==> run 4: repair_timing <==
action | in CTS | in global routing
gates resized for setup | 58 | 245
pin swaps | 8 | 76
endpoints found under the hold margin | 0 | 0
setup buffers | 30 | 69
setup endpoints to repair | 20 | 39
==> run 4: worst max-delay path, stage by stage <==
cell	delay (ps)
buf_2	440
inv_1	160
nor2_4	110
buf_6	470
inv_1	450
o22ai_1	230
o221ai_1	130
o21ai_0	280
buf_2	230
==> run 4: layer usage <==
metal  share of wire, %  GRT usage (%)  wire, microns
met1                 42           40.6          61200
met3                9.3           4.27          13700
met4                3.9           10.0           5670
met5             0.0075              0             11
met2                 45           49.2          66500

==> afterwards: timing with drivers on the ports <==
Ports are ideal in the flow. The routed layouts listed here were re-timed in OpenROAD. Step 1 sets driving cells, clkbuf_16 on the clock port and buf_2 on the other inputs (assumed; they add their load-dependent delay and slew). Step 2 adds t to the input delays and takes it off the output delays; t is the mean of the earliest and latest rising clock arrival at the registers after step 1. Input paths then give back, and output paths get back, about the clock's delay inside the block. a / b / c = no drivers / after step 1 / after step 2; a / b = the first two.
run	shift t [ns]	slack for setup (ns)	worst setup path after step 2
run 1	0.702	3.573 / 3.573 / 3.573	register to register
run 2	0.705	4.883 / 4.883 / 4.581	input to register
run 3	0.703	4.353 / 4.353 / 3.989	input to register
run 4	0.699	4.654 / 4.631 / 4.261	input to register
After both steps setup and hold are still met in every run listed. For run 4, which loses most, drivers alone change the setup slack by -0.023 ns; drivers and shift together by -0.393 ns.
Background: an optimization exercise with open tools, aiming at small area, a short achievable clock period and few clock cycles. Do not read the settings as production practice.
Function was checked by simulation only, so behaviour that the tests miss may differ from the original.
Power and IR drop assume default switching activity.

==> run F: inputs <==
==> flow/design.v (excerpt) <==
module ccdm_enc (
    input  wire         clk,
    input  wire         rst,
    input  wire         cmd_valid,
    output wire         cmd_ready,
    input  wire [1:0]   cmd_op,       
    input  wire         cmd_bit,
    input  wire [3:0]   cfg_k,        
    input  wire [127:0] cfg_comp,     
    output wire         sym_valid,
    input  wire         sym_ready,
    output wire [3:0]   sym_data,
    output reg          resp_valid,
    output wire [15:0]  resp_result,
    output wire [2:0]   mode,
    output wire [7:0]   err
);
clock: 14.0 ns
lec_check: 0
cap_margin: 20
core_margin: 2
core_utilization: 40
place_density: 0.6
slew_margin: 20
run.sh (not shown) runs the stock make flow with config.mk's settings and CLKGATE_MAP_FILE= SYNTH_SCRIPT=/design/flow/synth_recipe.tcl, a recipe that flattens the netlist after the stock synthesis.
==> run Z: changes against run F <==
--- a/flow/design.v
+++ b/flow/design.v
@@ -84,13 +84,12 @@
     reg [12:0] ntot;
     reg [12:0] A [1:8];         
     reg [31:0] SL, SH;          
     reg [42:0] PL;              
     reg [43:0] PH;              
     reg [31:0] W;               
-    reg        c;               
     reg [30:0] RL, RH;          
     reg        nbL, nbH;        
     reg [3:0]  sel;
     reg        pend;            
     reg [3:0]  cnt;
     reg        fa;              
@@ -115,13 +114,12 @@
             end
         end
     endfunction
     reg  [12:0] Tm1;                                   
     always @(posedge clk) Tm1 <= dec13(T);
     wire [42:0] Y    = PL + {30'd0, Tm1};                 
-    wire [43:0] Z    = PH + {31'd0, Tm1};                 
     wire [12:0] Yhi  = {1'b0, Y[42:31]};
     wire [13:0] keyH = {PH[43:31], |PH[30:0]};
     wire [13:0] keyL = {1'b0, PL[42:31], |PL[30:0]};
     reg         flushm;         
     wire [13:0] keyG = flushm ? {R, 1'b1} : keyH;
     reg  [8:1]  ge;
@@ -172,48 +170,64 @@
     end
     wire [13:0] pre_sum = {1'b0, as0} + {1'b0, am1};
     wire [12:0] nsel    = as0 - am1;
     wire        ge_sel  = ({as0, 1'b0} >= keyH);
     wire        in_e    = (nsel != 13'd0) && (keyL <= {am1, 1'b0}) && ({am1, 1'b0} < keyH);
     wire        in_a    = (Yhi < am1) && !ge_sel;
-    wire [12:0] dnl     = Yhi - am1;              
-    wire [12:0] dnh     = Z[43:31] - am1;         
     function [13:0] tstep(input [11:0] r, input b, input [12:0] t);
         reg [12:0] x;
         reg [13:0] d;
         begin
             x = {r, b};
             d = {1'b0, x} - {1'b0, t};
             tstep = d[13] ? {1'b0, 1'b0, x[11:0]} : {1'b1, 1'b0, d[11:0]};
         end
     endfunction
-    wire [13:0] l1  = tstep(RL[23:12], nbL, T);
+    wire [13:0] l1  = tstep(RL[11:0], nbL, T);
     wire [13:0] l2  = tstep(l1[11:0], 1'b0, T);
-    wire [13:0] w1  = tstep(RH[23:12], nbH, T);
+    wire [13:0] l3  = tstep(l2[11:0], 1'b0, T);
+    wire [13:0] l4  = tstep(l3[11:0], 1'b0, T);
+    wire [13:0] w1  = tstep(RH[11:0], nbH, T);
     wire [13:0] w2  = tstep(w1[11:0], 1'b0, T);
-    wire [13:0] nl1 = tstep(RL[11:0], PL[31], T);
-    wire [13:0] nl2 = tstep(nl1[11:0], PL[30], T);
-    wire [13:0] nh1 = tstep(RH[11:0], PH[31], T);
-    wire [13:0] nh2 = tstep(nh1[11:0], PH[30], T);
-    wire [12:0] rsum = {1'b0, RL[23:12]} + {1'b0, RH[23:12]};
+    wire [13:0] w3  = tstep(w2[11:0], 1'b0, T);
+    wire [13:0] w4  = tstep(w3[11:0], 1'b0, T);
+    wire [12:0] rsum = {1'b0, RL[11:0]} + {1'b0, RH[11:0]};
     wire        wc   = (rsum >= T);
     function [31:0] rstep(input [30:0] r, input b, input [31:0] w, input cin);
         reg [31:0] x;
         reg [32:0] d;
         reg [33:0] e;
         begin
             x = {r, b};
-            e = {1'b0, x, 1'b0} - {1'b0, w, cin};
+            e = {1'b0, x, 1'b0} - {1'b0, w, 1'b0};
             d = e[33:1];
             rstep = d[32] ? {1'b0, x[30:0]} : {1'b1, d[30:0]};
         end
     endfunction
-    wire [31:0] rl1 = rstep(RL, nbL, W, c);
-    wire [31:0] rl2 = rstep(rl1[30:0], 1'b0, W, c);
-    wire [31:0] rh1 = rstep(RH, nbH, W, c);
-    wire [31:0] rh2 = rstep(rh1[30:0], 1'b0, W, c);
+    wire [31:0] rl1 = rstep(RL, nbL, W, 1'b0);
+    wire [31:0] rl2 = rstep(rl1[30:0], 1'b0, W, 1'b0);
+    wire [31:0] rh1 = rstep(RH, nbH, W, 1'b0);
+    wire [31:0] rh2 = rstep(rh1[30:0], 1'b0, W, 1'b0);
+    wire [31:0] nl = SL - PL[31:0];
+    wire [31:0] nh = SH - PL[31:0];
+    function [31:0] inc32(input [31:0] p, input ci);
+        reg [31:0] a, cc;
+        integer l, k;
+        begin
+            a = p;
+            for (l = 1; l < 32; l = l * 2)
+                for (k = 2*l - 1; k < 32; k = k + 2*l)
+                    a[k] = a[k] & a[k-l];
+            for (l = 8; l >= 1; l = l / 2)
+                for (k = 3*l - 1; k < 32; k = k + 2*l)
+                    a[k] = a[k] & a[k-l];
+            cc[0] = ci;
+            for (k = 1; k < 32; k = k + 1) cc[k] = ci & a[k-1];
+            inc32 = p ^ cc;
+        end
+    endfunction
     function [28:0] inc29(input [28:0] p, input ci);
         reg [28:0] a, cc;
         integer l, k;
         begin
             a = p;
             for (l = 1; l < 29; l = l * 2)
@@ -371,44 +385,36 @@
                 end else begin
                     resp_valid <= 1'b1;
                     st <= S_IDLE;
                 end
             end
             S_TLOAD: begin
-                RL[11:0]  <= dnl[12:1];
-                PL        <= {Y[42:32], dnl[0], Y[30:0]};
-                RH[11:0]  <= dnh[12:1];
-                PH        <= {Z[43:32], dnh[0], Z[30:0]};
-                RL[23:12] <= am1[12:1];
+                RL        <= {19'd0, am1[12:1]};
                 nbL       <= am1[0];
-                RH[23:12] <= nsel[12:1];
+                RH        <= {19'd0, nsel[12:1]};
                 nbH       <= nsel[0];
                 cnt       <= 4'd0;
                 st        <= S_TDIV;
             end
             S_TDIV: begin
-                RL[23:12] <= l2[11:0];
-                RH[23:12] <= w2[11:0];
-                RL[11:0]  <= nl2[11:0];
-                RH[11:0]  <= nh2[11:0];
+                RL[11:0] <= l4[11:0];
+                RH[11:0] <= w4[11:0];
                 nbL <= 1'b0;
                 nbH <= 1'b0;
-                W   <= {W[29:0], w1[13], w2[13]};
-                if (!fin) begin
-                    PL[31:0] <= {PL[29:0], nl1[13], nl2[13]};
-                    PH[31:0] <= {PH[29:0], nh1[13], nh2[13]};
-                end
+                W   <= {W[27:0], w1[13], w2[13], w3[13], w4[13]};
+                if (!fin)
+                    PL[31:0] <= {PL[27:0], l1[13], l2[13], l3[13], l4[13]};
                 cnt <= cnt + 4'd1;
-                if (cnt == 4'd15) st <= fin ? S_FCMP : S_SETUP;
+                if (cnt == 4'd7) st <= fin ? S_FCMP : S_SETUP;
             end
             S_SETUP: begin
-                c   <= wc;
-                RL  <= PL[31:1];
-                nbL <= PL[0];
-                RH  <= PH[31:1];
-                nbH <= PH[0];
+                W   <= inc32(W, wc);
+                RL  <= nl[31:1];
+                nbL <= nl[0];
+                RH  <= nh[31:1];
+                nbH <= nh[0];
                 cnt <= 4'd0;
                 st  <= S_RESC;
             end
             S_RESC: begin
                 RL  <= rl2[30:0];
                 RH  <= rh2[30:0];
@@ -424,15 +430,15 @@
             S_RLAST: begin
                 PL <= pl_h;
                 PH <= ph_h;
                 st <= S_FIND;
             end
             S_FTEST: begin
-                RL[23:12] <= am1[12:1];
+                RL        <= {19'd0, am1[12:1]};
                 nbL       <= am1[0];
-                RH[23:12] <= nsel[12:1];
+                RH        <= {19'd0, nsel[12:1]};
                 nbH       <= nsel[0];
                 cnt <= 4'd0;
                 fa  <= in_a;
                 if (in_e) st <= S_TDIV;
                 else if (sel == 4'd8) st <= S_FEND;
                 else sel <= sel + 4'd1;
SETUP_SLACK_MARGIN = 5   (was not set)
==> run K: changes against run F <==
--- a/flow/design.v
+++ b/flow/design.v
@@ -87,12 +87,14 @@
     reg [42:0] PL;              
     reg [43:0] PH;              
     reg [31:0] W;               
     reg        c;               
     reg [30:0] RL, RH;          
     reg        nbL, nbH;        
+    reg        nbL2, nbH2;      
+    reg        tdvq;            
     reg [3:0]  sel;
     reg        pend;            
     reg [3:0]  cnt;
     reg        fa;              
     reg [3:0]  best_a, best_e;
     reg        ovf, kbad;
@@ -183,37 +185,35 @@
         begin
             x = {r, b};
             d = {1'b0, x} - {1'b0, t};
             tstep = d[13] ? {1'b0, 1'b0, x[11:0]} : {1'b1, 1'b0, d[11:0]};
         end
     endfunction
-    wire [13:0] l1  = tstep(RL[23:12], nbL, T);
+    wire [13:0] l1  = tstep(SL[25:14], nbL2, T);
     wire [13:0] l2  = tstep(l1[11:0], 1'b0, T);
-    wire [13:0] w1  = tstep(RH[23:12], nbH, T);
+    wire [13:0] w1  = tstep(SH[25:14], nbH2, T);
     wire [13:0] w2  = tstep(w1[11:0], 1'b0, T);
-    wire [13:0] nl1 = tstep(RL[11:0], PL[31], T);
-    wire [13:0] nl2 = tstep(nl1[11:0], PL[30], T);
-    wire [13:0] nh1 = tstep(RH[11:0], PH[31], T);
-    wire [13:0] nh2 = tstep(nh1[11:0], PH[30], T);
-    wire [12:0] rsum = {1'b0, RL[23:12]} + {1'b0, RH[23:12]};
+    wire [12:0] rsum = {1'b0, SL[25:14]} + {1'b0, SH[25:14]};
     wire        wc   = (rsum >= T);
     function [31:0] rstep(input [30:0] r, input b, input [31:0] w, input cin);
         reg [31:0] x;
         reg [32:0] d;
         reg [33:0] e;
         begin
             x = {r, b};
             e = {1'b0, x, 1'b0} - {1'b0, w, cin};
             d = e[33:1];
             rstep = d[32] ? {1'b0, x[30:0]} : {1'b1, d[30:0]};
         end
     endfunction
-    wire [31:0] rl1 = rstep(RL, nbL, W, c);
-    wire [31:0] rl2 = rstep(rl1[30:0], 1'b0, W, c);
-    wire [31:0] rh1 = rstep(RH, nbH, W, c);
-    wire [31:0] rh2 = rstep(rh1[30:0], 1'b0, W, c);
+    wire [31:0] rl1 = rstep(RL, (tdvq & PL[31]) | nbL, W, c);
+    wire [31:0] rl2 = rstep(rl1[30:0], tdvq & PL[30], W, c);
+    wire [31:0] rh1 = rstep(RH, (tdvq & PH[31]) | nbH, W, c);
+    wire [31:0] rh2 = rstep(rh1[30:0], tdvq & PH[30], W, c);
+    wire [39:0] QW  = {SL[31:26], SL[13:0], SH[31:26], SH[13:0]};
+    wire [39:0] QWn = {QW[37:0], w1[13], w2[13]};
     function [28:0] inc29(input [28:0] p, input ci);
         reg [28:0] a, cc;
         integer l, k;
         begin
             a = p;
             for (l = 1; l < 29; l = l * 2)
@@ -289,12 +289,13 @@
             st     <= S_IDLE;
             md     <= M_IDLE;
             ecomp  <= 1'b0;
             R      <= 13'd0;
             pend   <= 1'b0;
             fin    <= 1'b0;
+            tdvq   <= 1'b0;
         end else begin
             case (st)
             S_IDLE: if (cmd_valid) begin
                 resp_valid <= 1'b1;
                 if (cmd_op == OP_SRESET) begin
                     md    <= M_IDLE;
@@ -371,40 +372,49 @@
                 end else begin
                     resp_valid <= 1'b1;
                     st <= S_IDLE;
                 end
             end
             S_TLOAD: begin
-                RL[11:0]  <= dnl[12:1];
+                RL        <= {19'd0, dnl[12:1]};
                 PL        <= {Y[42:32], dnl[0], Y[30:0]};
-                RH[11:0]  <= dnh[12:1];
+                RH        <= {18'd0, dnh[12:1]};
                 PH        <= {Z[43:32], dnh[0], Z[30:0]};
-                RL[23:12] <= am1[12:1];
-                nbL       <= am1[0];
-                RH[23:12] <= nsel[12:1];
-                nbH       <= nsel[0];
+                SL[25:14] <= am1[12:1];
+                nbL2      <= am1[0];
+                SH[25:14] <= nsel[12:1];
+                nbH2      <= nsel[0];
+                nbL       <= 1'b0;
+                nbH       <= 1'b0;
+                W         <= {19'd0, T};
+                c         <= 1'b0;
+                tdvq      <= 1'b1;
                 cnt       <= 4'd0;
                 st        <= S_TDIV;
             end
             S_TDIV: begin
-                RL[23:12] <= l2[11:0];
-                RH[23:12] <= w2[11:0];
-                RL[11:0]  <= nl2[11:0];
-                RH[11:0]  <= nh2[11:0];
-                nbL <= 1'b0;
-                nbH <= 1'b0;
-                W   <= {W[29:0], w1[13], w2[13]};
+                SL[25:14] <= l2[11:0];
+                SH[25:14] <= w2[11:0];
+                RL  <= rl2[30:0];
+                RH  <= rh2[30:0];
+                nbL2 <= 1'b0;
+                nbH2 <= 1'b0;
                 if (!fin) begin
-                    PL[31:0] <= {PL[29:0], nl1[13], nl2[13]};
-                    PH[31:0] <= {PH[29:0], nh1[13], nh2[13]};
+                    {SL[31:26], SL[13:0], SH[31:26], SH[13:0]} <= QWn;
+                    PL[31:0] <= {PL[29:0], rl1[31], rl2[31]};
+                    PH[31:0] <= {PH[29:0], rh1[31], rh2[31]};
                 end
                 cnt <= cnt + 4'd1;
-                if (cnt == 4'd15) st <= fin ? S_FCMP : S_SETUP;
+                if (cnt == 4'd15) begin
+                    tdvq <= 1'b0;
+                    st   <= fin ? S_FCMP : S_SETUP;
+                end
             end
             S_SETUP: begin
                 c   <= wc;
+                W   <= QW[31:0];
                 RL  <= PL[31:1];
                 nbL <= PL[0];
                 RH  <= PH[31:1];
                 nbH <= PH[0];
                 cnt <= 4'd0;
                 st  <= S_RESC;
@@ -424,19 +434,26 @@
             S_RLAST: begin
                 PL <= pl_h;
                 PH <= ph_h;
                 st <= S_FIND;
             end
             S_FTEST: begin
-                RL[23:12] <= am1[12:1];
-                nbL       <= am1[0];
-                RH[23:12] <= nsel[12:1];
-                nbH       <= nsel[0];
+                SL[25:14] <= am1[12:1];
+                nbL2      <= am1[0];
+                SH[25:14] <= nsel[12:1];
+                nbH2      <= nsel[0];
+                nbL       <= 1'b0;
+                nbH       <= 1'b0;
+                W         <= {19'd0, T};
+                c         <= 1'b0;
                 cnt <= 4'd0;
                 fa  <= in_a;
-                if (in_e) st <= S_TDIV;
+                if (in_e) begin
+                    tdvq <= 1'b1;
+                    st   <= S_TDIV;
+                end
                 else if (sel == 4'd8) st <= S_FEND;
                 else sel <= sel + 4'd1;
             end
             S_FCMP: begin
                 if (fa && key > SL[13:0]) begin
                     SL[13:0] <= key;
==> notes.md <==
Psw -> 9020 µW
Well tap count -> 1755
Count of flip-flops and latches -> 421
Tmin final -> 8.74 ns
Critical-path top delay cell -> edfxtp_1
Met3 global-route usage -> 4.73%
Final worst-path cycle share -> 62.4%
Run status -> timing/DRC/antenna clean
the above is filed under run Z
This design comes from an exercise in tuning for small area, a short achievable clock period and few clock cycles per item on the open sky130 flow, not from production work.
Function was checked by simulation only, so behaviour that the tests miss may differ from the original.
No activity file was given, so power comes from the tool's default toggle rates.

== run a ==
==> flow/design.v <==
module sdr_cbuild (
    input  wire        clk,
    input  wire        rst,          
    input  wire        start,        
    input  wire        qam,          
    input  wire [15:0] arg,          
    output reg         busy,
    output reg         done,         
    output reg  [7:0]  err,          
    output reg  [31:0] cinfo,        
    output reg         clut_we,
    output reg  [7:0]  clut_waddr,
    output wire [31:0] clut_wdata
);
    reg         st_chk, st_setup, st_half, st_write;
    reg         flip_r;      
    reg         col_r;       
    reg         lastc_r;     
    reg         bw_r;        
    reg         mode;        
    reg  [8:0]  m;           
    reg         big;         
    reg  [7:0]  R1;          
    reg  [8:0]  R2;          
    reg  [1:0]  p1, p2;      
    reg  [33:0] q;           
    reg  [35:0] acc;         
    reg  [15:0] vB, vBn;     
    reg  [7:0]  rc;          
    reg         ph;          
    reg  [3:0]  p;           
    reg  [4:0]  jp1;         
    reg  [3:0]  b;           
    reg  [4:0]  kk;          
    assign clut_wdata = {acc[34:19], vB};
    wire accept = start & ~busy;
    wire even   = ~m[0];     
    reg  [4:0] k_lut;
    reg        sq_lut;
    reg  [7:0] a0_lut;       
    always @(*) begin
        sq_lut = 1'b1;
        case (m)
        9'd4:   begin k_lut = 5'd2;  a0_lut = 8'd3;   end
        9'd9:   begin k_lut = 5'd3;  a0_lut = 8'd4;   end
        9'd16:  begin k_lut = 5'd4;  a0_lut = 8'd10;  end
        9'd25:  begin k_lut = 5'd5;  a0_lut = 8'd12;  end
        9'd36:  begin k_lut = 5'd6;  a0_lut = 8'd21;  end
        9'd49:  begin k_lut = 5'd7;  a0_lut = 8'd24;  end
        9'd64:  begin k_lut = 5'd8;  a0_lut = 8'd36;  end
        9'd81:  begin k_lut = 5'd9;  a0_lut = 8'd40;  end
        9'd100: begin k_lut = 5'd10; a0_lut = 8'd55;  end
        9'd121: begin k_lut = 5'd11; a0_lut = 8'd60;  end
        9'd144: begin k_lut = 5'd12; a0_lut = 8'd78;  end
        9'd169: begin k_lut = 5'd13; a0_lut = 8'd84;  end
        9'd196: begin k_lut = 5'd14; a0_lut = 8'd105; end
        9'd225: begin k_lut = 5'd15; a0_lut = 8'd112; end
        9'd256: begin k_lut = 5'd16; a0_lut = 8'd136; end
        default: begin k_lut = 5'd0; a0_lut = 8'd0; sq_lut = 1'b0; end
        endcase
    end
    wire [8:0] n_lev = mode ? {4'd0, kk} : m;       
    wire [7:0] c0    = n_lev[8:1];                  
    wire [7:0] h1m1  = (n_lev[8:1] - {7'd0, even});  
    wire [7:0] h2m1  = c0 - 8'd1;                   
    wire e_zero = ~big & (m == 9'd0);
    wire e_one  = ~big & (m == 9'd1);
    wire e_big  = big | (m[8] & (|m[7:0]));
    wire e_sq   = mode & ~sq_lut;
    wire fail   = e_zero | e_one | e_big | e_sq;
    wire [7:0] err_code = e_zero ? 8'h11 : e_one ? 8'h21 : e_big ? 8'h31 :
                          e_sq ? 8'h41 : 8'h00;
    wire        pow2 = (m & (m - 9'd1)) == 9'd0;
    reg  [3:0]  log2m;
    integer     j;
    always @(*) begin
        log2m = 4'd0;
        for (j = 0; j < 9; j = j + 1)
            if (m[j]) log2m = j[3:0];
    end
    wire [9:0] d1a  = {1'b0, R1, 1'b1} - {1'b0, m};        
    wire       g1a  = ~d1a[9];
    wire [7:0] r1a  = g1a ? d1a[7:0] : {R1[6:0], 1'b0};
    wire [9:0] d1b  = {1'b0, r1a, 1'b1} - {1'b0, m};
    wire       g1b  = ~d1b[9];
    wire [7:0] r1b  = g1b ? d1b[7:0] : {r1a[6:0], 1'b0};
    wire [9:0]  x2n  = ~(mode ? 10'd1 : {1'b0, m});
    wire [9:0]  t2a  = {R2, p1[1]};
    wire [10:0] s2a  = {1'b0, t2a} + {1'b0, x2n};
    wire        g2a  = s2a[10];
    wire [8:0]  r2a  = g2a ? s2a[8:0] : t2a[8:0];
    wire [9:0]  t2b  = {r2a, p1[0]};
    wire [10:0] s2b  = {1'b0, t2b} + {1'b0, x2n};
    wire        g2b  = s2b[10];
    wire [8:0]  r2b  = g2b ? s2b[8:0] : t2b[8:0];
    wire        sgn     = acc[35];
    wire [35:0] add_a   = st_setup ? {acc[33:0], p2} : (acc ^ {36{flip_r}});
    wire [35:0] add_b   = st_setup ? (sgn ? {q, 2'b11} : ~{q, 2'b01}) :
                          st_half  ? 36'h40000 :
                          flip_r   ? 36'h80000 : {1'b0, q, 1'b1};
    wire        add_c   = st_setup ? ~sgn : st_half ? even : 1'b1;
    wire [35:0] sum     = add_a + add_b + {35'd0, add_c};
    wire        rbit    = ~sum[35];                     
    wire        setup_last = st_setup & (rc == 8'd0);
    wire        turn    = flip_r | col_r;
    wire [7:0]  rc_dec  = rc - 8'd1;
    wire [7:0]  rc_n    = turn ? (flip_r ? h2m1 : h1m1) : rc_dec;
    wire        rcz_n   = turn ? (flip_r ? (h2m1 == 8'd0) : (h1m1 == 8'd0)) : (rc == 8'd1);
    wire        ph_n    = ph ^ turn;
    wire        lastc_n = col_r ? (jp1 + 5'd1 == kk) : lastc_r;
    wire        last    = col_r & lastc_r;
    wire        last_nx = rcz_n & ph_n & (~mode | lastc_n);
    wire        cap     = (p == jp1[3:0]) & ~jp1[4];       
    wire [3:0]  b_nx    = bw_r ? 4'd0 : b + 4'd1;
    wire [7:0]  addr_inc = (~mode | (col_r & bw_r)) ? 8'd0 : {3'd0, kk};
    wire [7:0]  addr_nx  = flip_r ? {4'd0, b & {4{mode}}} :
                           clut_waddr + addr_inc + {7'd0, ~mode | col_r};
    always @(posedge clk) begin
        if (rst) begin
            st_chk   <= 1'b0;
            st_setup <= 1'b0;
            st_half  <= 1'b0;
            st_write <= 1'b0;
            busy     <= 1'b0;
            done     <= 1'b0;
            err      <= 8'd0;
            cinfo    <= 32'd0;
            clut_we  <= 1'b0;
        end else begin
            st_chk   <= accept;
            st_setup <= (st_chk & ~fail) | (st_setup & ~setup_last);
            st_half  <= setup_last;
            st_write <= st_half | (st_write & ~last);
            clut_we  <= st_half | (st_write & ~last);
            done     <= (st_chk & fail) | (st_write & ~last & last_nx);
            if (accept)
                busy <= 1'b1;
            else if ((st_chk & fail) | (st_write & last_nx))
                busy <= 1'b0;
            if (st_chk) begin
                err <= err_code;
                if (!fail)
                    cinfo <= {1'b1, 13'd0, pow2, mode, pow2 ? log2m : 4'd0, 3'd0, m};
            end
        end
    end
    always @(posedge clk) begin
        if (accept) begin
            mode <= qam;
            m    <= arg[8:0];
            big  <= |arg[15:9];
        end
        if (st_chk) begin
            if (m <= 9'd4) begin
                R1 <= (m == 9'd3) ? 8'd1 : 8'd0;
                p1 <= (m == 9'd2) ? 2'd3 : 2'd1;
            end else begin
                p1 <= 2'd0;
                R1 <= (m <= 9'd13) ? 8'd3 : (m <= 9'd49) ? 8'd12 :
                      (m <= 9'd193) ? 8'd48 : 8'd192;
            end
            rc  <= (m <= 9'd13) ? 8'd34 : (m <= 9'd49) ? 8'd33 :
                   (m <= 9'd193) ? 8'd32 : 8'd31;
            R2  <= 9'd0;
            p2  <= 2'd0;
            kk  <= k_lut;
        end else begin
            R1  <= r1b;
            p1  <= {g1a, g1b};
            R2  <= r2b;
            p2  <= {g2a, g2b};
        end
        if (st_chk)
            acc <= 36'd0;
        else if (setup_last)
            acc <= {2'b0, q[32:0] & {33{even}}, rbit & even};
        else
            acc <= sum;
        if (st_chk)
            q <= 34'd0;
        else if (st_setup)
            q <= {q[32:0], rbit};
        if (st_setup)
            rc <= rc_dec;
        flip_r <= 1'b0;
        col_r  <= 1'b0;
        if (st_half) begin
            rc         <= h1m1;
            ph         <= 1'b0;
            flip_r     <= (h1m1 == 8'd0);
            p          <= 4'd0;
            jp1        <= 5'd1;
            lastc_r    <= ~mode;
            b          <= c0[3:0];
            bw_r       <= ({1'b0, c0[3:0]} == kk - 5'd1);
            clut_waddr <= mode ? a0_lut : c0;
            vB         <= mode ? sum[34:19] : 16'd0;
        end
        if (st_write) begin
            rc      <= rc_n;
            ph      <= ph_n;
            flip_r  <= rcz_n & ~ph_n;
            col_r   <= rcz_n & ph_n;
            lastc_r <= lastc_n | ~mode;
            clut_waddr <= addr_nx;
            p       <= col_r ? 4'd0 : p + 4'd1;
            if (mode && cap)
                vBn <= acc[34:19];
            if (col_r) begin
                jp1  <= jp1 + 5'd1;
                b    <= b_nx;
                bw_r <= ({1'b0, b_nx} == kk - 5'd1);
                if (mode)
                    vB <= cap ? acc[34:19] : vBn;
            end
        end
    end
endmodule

Exercise :: Exact reproduction is required. Give the lines of the data from its first line through the line containing "run F: inputs", and no others.

Output below ::
==> run 4: repair_timing <==
action | in CTS | in global routing
gates resized for setup | 58 | 245
pin swaps | 8 | 76
endpoints found under the hold margin | 0 | 0
setup buffers | 30 | 69
setup endpoints to repair | 20 | 39
==> run 4: worst max-delay path, stage by stage <==
cell	delay (ps)
buf_2	440
inv_1	160
nor2_4	110
buf_6	470
inv_1	450
o22ai_1	230
o221ai_1	130
o21ai_0	280
buf_2	230
==> run 4: layer usage <==
metal  share of wire, %  GRT usage (%)  wire, microns
met1                 42           40.6          61200
met3                9.3           4.27          13700
met4                3.9           10.0           5670
met5             0.0075              0             11
met2                 45           49.2          66500

==> afterwards: timing with drivers on the ports <==
Ports are ideal in the flow. The routed layouts listed here were re-timed in OpenROAD. Step 1 sets driving cells, clkbuf_16 on the clock port and buf_2 on the other inputs (assumed; they add their load-dependent delay and slew). Step 2 adds t to the input delays and takes it off the output delays; t is the mean of the earliest and latest rising clock arrival at the registers after step 1. Input paths then give back, and output paths get back, about the clock's delay inside the block. a / b / c = no drivers / after step 1 / after step 2; a / b = the first two.
run	shift t [ns]	slack for setup (ns)	worst setup path after step 2
run 1	0.702	3.573 / 3.573 / 3.573	register to register
run 2	0.705	4.883 / 4.883 / 4.581	input to register
run 3	0.703	4.353 / 4.353 / 3.989	input to register
run 4	0.699	4.654 / 4.631 / 4.261	input to register
After both steps setup and hold are still met in every run listed. For run 4, which loses most, drivers alone change the setup slack by -0.023 ns; drivers and shift together by -0.393 ns.
Background: an optimization exercise with open tools, aiming at small area, a short achievable clock period and few clock cycles. Do not read the settings as production practice.
Function was checked by simulation only, so behaviour that the tests miss may differ from the original.
Power and IR drop assume default switching activity.

==> run F: inputs <==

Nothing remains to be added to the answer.